What a difference real live greenery makes, both in hotels’ bedrooms and public places. Go to Glow at WALDORF ASTORIA MALDIVES ITHAAFUSHI and the final approach, over fine sand, is a 50-metre walkway flanked by greenery about two metres high. Most of the tables are set, open air, right in the sand but there is some ‘indoor’ seating, at least with a roof overhead. Wherever you sit, it is more than worthwhile going to check the open kitchen at the rear. As the image above, the brigade has all the necessities, including living herbs, immediately to hand.
Oh what a difference this makes from an appreciation point of view. If customers see even a hint of livin’stuff they’re going to think everything is freshest possible, and good. (Dare it be said that this is good for them and also for the establishment as customers might patronise more often and even spend more money?)

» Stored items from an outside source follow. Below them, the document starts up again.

This is an optimization exercise on Yosys and OpenROAD, whose aim is small area, a short achievable clock period and few clock cycles, not a production implementation. RTL that was checked went through simulation tests only; none was proved equivalent to the original. Power figures rest on the tool's default switching activity, not on a simulated workload.

v6:
## bfi_decoder
module bfi_decoder (
    input  wire         clk,
    input  wire         rst,
    input  wire         req_valid,
    output wire         req_ready,
    input  wire [7:0]   req_cmd,
    input  wire [15:0]  req_len,
    input  wire [39:0]  req_fields,
    input  wire [4:0]   req_p,
    input  wire [127:0] req_widths,
    input  wire [15:0]  req_n,
    input  wire [63:0]  req_ts,
    output wire         mem_req,
    output wire [15:0]  mem_addr,
    input  wire         mem_gnt,
    input  wire [7:0]   mem_rdata,
    output wire         ang_valid,
    input  wire         ang_ready,
    output wire [15:0]  ang_data,
    output reg          resp_valid,
    output wire [3:0]   resp_status,
    output wire [63:0]  resp_data,
    output wire [4:0]   resp_p,
    output wire [15:0]  resp_n,
    output wire [127:0] resp_widths,
    output wire [5:0]   resp_dtn,
    output wire [23:0]  err_required,
    output wire [18:0]  err_available,
    output wire [7:0]   err_given,
    output wire [3:0]   err_allowed
);
Size in the first run: ~2200 cells after synthesis, about 600 I/O pins.
Settings: LEC_CHECK=0, CAP_MARGIN=20, CORE_MARGIN=2, CORE_UTILIZATION=40, CTS_CLUSTER_DIAMETER=80, CTS_CLUSTER_SIZE=20, SLEW_MARGIN=20; clock period 15.0 ns.
standard.sh (not shown) runs the stock make flow with config.mk's settings and CLKGATE_MAP_FILE= SYNTH_SCRIPT=/design/flow/synth_recipe.tcl, a recipe that flattens the netlist after the stock synthesis.
==> flow/flow/run.sh <==
#!/bin/bash
# Standard ORFS layout, with two changes to how it is made:
#  - the I/O ports are buffered with buf_1 (then resized by repair) instead of
#    the default delay-buffer cell;
#  - timing repair keeps working until the setup slack reaches the margin, past
#    the 15 ns clock.
set -euo pipefail
bash standard.sh "BUFFER_PORTS_ARGS=-buffer_cell sky130_fd_sc_hd__buf_1" \
    SETUP_SLACK_MARGIN=${MARGIN:-10.7} finish > standard.log 2>&1
Both conditions hold for v6: the flow ran to the end and the final layout passed the timing, design-rule and antenna checks.
Testbench counts of v6, summed over its fixed seeds: cycles 66,115.
> inputs changed (v6 -> v7)
--- a/flow/design.v
+++ b/flow/design.v
@@ -87,24 +87,25 @@
     reg [15:0] nn;           
     reg [5:0]  dtn;
     reg [15:0] lim;          
     reg [23:0] rem;          
     reg [7:0]  given;
     reg [3:0]  status;
     reg [3:0]  fi;           
     reg [31:0] win;          
     reg [5:0]  off;          
     reg        fl;           
     reg        hb4;          
     reg [15:0] ptr;          
+    reg        big;          
     reg        av;
     reg [8:0]  ad;
     reg [3:0]  wc;           
     reg        room_r, need_r, pf_r;
     reg        mreq_r;       
     reg        st2;          
     reg        sdn;          
     assign resp_status  = status;
     assign resp_data    = data;
     assign resp_p       = pp;
     assign resp_n       = nn;
     assign resp_dtn     = dtn;
@@ -199,43 +200,43 @@
     wire        g      = mreq && mem_gnt;
     wire        c16    = off_c[5] || off_c[4];               
     wire        c8     = c16 || off_c[3];                    
     wire        w16    = off_cw[5] || off_cw[4];
     wire        w8     = w16 || off_cw[3];
     wire        room_g1 = can ? w16 : c16;
     wire        room_g0 = can ? w8 : c8;
     wire        room_n = g ? (take ? room_g1 : c16)
                            : (take ? room_g0 : c8);
     wire        rem_hi = (rem[23:6] != 18'd0);
     wire [6:0]  rs     = {1'b0, rem[5:0]} + {1'b0, off_c};   
     wire        need_n = rem_hi || (g ? (rs > 7'd40) : (rs > 7'd32));
-    wire        pf_n   = g ? (off_c > 6'd24) : (off_c > 6'd16);    
+    wire        pf_n   = g ? (off_c > 6'd24) : (off_c > 6'd16);
     wire [15:0] lim_m7 = (lim >= 16'd7) ? lim - 16'd7 : 16'd0;
     wire [23:0] ad_y   = s_mul  ? {(rem[0] ? nn : 16'd0), 8'd0} :
                          s_strm ? {20'hfffff, ~wc} :
                          s_cmp  ? ~{5'd0, lim, 3'b000} :
                                   {20'd0, given[3:0]};
     wire [24:0] ad_s   = {1'b0, rem} + {1'b0, ad_y} + {24'd0, s_strm};
     wire        t_big  = ad_s[24];
     wire        b4q    = d_frm && (ptr[3:0] == 4'd4);    
     wire [15:0] ptr_g  = (d_frm && ptr[15:3] == 13'd0 && ptr[2:0] == 3'd1) ? 16'd3 :
                          (d_frm && ptr[15:3] == 13'd0 && ptr[2:0] == 3'd4) ? 16'd7 :
                          ptr + 16'd1;
     wire        hq_0   = d_hdr ? (ptr[2:0]   != 3'd5) : (ptr[2:0]   != 3'd4);
     wire        hq_1   = d_hdr ? (ptr_g[2:0] != 3'd5) : (ptr_g[2:0] != 3'd4);
     wire        hdr_end  = d_hdr ? (fl && ptr[2:0] == 3'd5) : (ptr[2:0] == 3'd4);
     wire        plen_lt2 = (lim_m7[15:1] == 15'd0);
     wire        to_mul_f = s_hdr && !d_hdr && (ptr[2:0] == 3'd4) && lk_ok && !plen_lt2;
     wire        to_mul_x = s_scan && !(sv && bad_g) && s_fin && (lim[15:1] != 15'd0);
-    wire        pre_keep = (b4q && !g) || (room_n && pf_n);
+    wire        pre_keep = (b4q && !g) || (room_n && (big || pf_n));
     wire        strm_rq  = room_n && need_n;
     wire        mreq_n = (accept && (d_hdr || d_frm) && !d_short) ||
                          (s_hdr && !hdr_end && (g ? hq_1 : hq_0)) ||
                          to_mul_f || to_mul_x ||
                          (s_mul && pre_keep) ||
                          (s_cmp && (b4q ? pre_keep : (!t_big && strm_rq))) ||
                          (s_strm && strm_rq);
     assign mem_req = mreq_r;
     reg [63:0] himap;
     reg [63:0] lomap;
     integer m;
     always @(*) begin
@@ -318,24 +319,25 @@
                     win <= {mem_rdata, win[31:8]};
                 else if (ptr[2:0] == 3'd4)
                     dtn[1:0] <= mem_rdata[7:6];
             end
             if (d_hdr) begin
                 if (fl && ptr[2:0] == 3'd5) begin
                     lim        <= 16'd0;
                     resp_valid <= 1'b1;
                     state      <= S_IDLE;
                 end
             end else if (ptr[2:0] == 3'd4) begin
                 fi  <= 4'd0;
+                big <= (lim_m7[15:2] != 14'd0);
                 pp  <= lk_p;
                 nn  <= lk_n;
                 wd  <= {16'd0, lk_w};
                 rem <= plen_lt2 ? 24'd16 : {16'd0, lk_sum};
                 lim <= lim_m7;
                 if (!lk_ok) begin
                     status <= 4'd4;
                     state  <= S_CLR;
                 end else if (plen_lt2) begin
                     status <= 4'd1;
                     state  <= S_CLR;
                 end else begin
@@ -346,24 +348,25 @@
         s_look: begin
             if (lk_ok) begin
                 pp <= lk_p;
                 nn <= lk_n;
                 wd <= {16'd0, lk_w};
             end else begin
                 status <= 4'd4;
             end
             resp_valid <= 1'b1;
             state      <= S_IDLE;
         end
         s_scan: begin
+            big <= (lim[15:2] != 14'd0);
             if (sv && bad_g) begin
                 status <= 4'd2;
                 st2    <= 1'b1;
                 state  <= S_CLR;
             end else begin
                 if (sv)
                     rem <= ad_s[23:0];
                 if (s_rd) begin
                     given <= {hi, wm};
                     fi    <= fi + 4'd1;
                     sdn   <= last_f;
                     if (fi[0])
Results
- v7 packs its core more loosely than v6.
- Taking v6 as the reference, in v7 fmax shows an increase of about 0.9%, final instance area now smaller.
- NOTE: worst setup timing slack at the placement stage in v7 falls short of that of v6
- Looking at global-route usage, v7 sits above v6.
- Re number of multi-input combinational cells: v7 is about 1.8% down on v6.
- v7 ends up with a detailed-router iteration count before antenna repair that is 3 lower than in v6.
- v6 has a higher final period demand of the worst path than v7.
- Summary of v7 over v6: count of clock buffers in the final design now smaller; sum of routed wire length over all layers picked up an extra about 1%.
Testbench counts of v7, summed over its fixed seeds: cycles 66,096.

* * *

bfi_decoder, a different RTL version from the one above (not shown whole).
Size: about 2200 cells after synthesis, about 300 flip-flops, roughly 600 I/O pins, ~21000 µm² of cells after synthesis.
export LEC_CHECK = 0
export CAP_MARGIN = 20
export CORE_MARGIN = 2
export CORE_UTILIZATION = 40
export SLEW_MARGIN = 20
create_clock -name core_clock -period 15.0 [get_ports {clk}]
==> flow/flow/run.sh <==
#!/bin/bash
# Standard ORFS layout, with two changes to how it is made:
#  - the I/O ports are buffered with buf_1 (then resized by repair) instead of
#    the default delay-buffer cell;
#  - timing repair keeps working until the setup slack reaches the margin, past
#    the 15 ns clock.
set -euo pipefail
bash standard.sh "BUFFER_PORTS_ARGS=-buffer_cell sky130_fd_sc_hd__buf_1" \
    SETUP_SLACK_MARGIN=${MARGIN:-11} finish > standard.log 2>&1
Testbench counts at the start, summed over its fixed seeds: cycles 66,096.
Then changed:
--- a/flow/design.v
+++ b/flow/design.v
@@ -185,30 +185,35 @@
     wire        produce = can && take;
     assign      done   = s_strm && !more && take;
     wire [31:0] shv    = win >> off[4:0];
     wire [8:0]  mask   = (9'd1 << wc) - 9'd1;
     wire [8:0]  fval   = shv[8:0] & mask;
     wire [5:0]  off_c  = cap ? off - 6'd8 : off;
     wire [5:0]  off_cw = cap ? off + {2'd0, wc} - 6'd8 : off + {2'd0, wc};
-    wire [5:0]  u      = (6'd32 - off) + (cap ? 6'd8 : 6'd0);
-    wire [5:0]  uw     = u - {2'd0, wc};
     wire        mreq   = mreq_r;
     wire        g      = mreq && mem_gnt;
-    wire        room_g1 = can ? (uw <= 6'd16) : (u <= 6'd16);
-    wire        room_g0 = can ? (uw <= 6'd24) : (u <= 6'd24);
-    wire        room_n = g ? (take ? room_g1 : (u <= 6'd16))
-                           : (take ? room_g0 : (u <= 6'd24));
+    wire        c16    = off_c[5] || off_c[4];               
+    wire        c8     = c16 || off_c[3];                    
+    wire        w16    = off_cw[5] || off_cw[4];
+    wire        w8     = w16 || off_cw[3];
+    wire        room_g1 = can ? w16 : c16;
+    wire        room_g0 = can ? w8 : c8;
+    wire        room_n = g ? (take ? room_g1 : c16)
+                           : (take ? room_g0 : c8);
     wire        rem_hi = (rem[23:6] != 18'd0);
-    wire        need_n = g ? (rem_hi || (rem[5:0] > u + 6'd8))
-                           : (rem_hi || (rem[5:0] > u));
-    wire        pf_n   = g ? (u < 6'd8) : (u < 6'd16);
+    wire [6:0]  rs     = {1'b0, rem[5:0]} + {1'b0, off_c};   
+    wire        need_n = rem_hi || (g ? (rs > 7'd40) : (rs > 7'd32));
+    wire        pf_n   = g ? (off_c > 6'd24) : (off_c > 6'd16);
     wire [15:0] lim_m7 = (lim >= 16'd7) ? lim - 16'd7 : 16'd0;
-    wire [16:0] macc   = {1'b0, rem[23:8]} + (rem[0] ? {1'b0, nn} : 17'd0);
-    wire        t_big  = (rem > {5'd0, lim, 3'b000});
-    wire [7:0]  sacc   = rem[7:0] + {4'd0, wm};           
+    wire [23:0] ad_y   = s_mul  ? {(rem[0] ? nn : 16'd0), 8'd0} :
+                         s_strm ? {20'hfffff, ~wc} :
+                         s_cmp  ? ~{5'd0, lim, 3'b000} :
+                                  {20'd0, wm};
+    wire [24:0] ad_s   = {1'b0, rem} + {1'b0, ad_y} + {24'd0, s_strm};
+    wire        t_big  = ad_s[24];
     wire        b4q    = d_frm && (ptr[3:0] == 4'd4);    
     wire [15:0] ptr_g  = (d_frm && ptr[15:3] == 13'd0 && ptr[2:0] == 3'd1) ? 16'd3 :
                          (d_frm && ptr[15:3] == 13'd0 && ptr[2:0] == 3'd4) ? 16'd7 :
                          ptr + 16'd1;
     wire        hq_0   = d_hdr ? (ptr[2:0]   != 3'd5) : (ptr[2:0]   != 3'd4);
     wire        hq_1   = d_hdr ? (ptr_g[2:0] != 3'd5) : (ptr_g[2:0] != 3'd4);
     wire        hdr_end  = d_hdr ? (fl && ptr[2:0] == 3'd5) : (ptr[2:0] == 3'd4);
@@ -375,28 +380,28 @@
                     nn         <= 16'd0;
                     wd         <= 64'd0;
                     data       <= 64'd0;
                     resp_valid <= 1'b1;
                     state      <= S_IDLE;
                 end else begin
                     if (pp != 5'd0)
-                        rem[7:0] <= sacc;
+                        rem <= ad_s[23:0];
                     data  <= 64'd0;
                     fi    <= 4'd0;
                     state <= S_MUL;
                 end
             end else begin
-                rem[7:0] <= sacc;
+                rem      <= ad_s[23:0];
                 fi       <= fi + 4'd1;
                 if (fi[0])
                     data <= {8'd0, data[63:8]};
             end
         end
         s_mul: begin
-            rem <= {macc, rem[7:1]};
+            rem <= {ad_s[24:8], rem[7:1]};
             fi  <= fi + 4'd1;
             if (fi[2:0] == 3'd7) begin
                 fi    <= 4'd0;
                 state <= S_CMP;
             end
         end
         s_cmp: begin
@@ -417,15 +422,15 @@
                 state <= S_STRM;
             end
         end
         s_strm: begin
             if (produce) begin
                 ad  <= fval;
                 av  <= 1'b1;
-                rem <= rem - {20'd0, wc};
+                rem <= ad_s[23:0];
                 wc  <= wm;
                 fi  <= nxt;
             end
             if (!more)
                 wd <= 64'd0;
             if (done) begin
                 resp_valid <= 1'b1;
Effect: Hold slack degrades by 0.019 ns; die area shrinks by a few percent; worst setup slack degrades by 0.29 ns; power goes down by well over a third; non-clock buffer count rises by 3; global-route usage goes up by 1.6 points.
The RTL of the second run of this note was laid out without a check of its function.

[static timing again, ports no longer ideal]
Ports are ideal in the flow. The routed layouts listed here were re-timed in OpenROAD. Step 1, drivers: a clkbuf_16 drives clk and a buf_2 each remaining input, both assumed. Step 2 adds t to the input delays and takes it off the output delays; t is the mean of the earliest and latest rising clock arrival at the registers after step 1. Input paths then give back, and output paths get back, about the clock's delay inside the block. Three values: no drivers, after step 1, after step 2; two values: the first two.
| run | shift t [ns] | setup slack, ns | hold slack, ns | worst setup path at the end |
|---|---|---|---|---|
| v6 | 0.656 | 10.684 / 10.623 / 10.159 | 0.497 / 0.497 / 0.497 | input to register |
| v7 | 0.633 | 10.723 / 10.658 / 10.168 | 0.493 / 0.493 / 0.493 | input to register |
| the first run of note 2 | 0.618 | 10.749 / 10.689 / 10.458 | 0.496 / 0.496 / 0.496 | input to register |
| the second run of note 2 | 0.611 | 10.456 / 10.456 / 10.229 | 0.476 / 0.476 / 0.476 | input to register |
After both steps setup and hold are still met in every run listed. The setup slack of v7, which loses most, moves by -0.065 ns with the drivers and by -0.555 ns with both steps.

This is not wishful thinking. Look at the success, in England, of The Pig hotels. Typically, they are conversions of old houses and brand additions include working walled gardens and conservatories attached to the main building. The conservatory, modelled on greenhouses that were ubiquitous in country houses, is the hotel’s restaurant. Authenticity comes in the form of trays of living seedlings strategically placed between and next to dining tables, and sometimes on them.
Another hotel that makes the most of living greenery is CORINTHIA LISBON. At its Erva, ‘herb’, restaurant, there is greenery everywhere, some in pots on bookshelves, and the natural look is extended with charming menus illustrated by Fernanda Lamelas. Yes, even menu drawings can create the memory that is so important for any experience. And, wherever and however, living greenery helps.